A continuum mechanics model of stress mediated arterial growth during hypertension using an eulerian frame

Hypertension is a medical condition in which persistent high blood pressure causes the heart to exert more energy to circulate blood through the blood vessels and can lead to life threatening conditions including stroke, heart attack and atherosclerosis. Previous attempts to model arterial growth due to hypertension have made use of kinematic growth and mixture theory models to introduce a continuum mechanics approach to the problem. In this dissertation, we are concerned with modeling arterial growth due to hypertension using a non traditional continuum mechanics approach motivated by the belief that the arterial growth taking place during hypertension is best studied in an Eulerian frame due to its ever-changing nature where one has no a priori knowledge of a "reference" state.;This study has a two-fold purpose: First, illustrate how one can formulate nonlinear elasticity in the "current configuration" and, second, apply that framework to both an isotropic constitutive relation and an anisotropic Holzapfel-Ogden constitutive relation in order to model the biologically dynamic process of stress-mediated growth that occurs during hypertension. We conclude that using an Eulerian framework allows us to solve the nonlinear elasticity problem associated with growth without needing to keep track of evolving reference configurations, with the trade-off being that the formulas are more complex. Using this framework, we test the performance of two popular competing assumptions for the increase in the rate of mass production as a function of stress; namely, a continuous growth criterion and a bang-bang method.;The present model for growth during hypertension assumes that growth results from a perturbation of the arterial wall stress away from homeostasis.

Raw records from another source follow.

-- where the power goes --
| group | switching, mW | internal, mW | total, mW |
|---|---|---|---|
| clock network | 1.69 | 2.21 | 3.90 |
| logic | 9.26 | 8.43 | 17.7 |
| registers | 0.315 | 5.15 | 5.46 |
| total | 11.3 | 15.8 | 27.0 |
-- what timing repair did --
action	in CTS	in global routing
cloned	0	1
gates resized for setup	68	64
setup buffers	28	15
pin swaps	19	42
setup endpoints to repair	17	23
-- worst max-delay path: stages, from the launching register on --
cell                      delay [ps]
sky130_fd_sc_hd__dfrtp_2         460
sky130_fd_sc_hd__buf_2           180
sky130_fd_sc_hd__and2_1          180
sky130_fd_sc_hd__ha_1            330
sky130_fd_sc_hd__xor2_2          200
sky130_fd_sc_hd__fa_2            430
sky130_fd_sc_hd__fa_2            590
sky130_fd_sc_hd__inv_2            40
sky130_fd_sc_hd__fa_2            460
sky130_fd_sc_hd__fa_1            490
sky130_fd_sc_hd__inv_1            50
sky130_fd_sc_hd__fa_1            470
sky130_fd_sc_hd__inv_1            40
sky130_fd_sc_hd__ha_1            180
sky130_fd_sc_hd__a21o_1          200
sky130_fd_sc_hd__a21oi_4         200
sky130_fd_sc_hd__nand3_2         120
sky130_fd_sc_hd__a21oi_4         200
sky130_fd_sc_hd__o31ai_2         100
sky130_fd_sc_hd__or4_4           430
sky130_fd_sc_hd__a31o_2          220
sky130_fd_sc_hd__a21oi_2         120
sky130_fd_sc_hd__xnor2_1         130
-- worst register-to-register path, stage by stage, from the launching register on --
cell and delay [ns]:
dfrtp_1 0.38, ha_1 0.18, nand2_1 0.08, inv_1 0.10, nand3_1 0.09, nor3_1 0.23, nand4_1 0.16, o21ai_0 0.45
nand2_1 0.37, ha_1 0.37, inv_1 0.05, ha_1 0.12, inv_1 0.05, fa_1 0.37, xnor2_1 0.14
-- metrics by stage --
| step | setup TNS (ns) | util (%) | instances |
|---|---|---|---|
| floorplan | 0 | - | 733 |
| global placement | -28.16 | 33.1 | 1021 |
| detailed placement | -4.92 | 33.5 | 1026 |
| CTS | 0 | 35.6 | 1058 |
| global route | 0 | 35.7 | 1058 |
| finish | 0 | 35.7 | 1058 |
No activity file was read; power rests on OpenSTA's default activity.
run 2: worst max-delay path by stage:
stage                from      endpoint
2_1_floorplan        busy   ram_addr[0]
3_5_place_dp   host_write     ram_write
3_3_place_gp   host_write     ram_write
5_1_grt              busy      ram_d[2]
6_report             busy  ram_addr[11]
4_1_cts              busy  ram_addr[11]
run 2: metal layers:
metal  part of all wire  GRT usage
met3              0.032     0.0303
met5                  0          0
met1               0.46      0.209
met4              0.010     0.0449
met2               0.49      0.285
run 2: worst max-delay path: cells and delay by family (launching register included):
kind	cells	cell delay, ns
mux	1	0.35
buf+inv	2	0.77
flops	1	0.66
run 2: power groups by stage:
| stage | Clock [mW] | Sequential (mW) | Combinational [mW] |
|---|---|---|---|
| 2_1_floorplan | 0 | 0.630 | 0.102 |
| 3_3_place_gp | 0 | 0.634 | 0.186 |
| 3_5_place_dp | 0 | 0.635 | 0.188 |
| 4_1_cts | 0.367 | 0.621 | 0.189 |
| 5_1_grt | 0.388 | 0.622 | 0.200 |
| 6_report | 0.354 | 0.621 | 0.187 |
### src/rtl/qupls_beb_queue_pkg.sv
// Shared Qupls types for the branch-execute buffer (BEB): deferred memory-op entries,
// checkpoint indexes and BEB slot indexes.
package QuplsPkg;

  localparam int BEB_ENTRIES  = 8;
  localparam int NCHECKPOINTS = 8;

  typedef logic [31:0] value_t;
  typedef logic [31:0] pc_address_t;
  typedef logic [31:0] instruction_t;
  typedef logic [8:0]  pregno_t;
  typedef logic [$clog2(NCHECKPOINTS)-1:0] checkpt_ndx_t;

  // Sized for the deepest supported queue (16 slots) so any depth fits.
  typedef logic [3:0] beb_ndx_t;

  typedef struct packed {
    logic       load;
    logic       store;
    logic [1:0] memsz;
    logic [11:0] misc;
  } decode_bus_t;

  typedef struct packed {
    value_t       argA;
    value_t       argB;
    value_t       argM;
    decode_bus_t  decbus;
    instruction_t op;
    pc_address_t  pc;
    checkpt_ndx_t cndx;
    logic         excv;
    pregno_t      pRc;
    logic         argC_v;
  } beb_entry_t;

endpackage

In particular, this means that growth only occurs at points through the thickness of the wall where the stress exceeds homeostasis. It has been conjectured that such growth occurs to drive the stress back to this homeostatic stress state. The results of this dissertation give insight that suggests it is possible for the growth process to return the wall stress back to homeostasis using both the continuous criterion and the bang-bang method for growth, although the bang-bang method does so in less time.